Feminists who don’t buy the “choose your gender” position
David Aaronovitch suggests that it’s difficult to figure out what we think about a new and contentious package of truth claims if we’re not allowed to discuss them openly and without fear.
Last year the government promised changes to the Gender Recognition Act (GRA) which
would, among other things, give legal status to the gender choice of an individual, rather than to the biological sex that they were born with, without the need for lengthy psychiatric assessment.Needless to say, such a change would be welcome for many trans people, who would no longer have to prove that they suffered from a nebulous condition dubbed “gender dysphoria”.

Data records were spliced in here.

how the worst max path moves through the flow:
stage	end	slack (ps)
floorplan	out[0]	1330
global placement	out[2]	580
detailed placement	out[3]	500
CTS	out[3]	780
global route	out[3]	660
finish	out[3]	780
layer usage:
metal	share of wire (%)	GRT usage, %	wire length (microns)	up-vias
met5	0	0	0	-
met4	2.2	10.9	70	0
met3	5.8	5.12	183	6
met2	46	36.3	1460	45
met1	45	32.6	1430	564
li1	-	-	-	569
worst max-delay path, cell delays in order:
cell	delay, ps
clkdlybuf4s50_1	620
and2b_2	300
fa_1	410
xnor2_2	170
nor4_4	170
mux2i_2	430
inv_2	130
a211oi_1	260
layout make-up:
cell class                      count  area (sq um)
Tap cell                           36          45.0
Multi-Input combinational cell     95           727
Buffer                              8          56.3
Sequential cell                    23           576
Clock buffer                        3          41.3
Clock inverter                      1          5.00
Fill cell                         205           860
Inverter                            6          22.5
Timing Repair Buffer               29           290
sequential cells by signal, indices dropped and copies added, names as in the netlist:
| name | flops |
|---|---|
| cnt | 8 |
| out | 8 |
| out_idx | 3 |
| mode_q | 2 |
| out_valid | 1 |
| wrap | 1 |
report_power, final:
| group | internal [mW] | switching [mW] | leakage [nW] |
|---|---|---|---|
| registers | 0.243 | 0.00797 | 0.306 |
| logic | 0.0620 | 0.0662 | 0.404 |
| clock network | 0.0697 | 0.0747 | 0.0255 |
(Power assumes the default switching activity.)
`config.mk`:
```
export PLATFORM = sky130hd
export DESIGN_NAME = input_debouncer
export DESIGN_NICKNAME = d
export VERILOG_FILES = /design/src/rtl/input_debouncer.sv
export SDC_FILE = /design/constraint.sdc
export NUM_CORES = 1
export LEC_CHECK = 0
export ABC_CLOCK_PERIOD_IN_PS = 1350
export CAP_MARGIN = 40
export CORE_AREA = 4 4 41 43
export CTS_BUF_LIST = sky130_fd_sc_hd__clkbuf_8
export DETAILED_ROUTE_END_ITERATION = 6
export DIE_AREA = 0 0 45 47
export PLACE_DENSITY = 0.44
export SLEW_MARGIN = 20
export SYNTH_ARGS = -nofsm -noshare
export SYNTH_HDL_FRONTEND = slang
export SYNTH_SLANG_ARGS = --single-unit
```
`constraint.sdc`:
```
create_clock -name clk -period 1.35 [get_ports clk]
set_input_delay 0.27 -clock clk [delete_from_list [all_inputs] [get_ports clk]]
set_output_delay 0.27 -clock clk [all_outputs]
set_load 0.005 [all_outputs]
```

Then again, if gender dysphoria is nebulous, what exactly are “trans people”? What do we mean by “trans”? What are we talking about when we talk about trans rights? What is it that makes a trans person trans if it’s not “gender dysphoria”? (And if it is “gender dysphoria” then what is that, and how do we know, and how do people who say they suffer from it know? There are a lot of hard-to-knows in this subject.)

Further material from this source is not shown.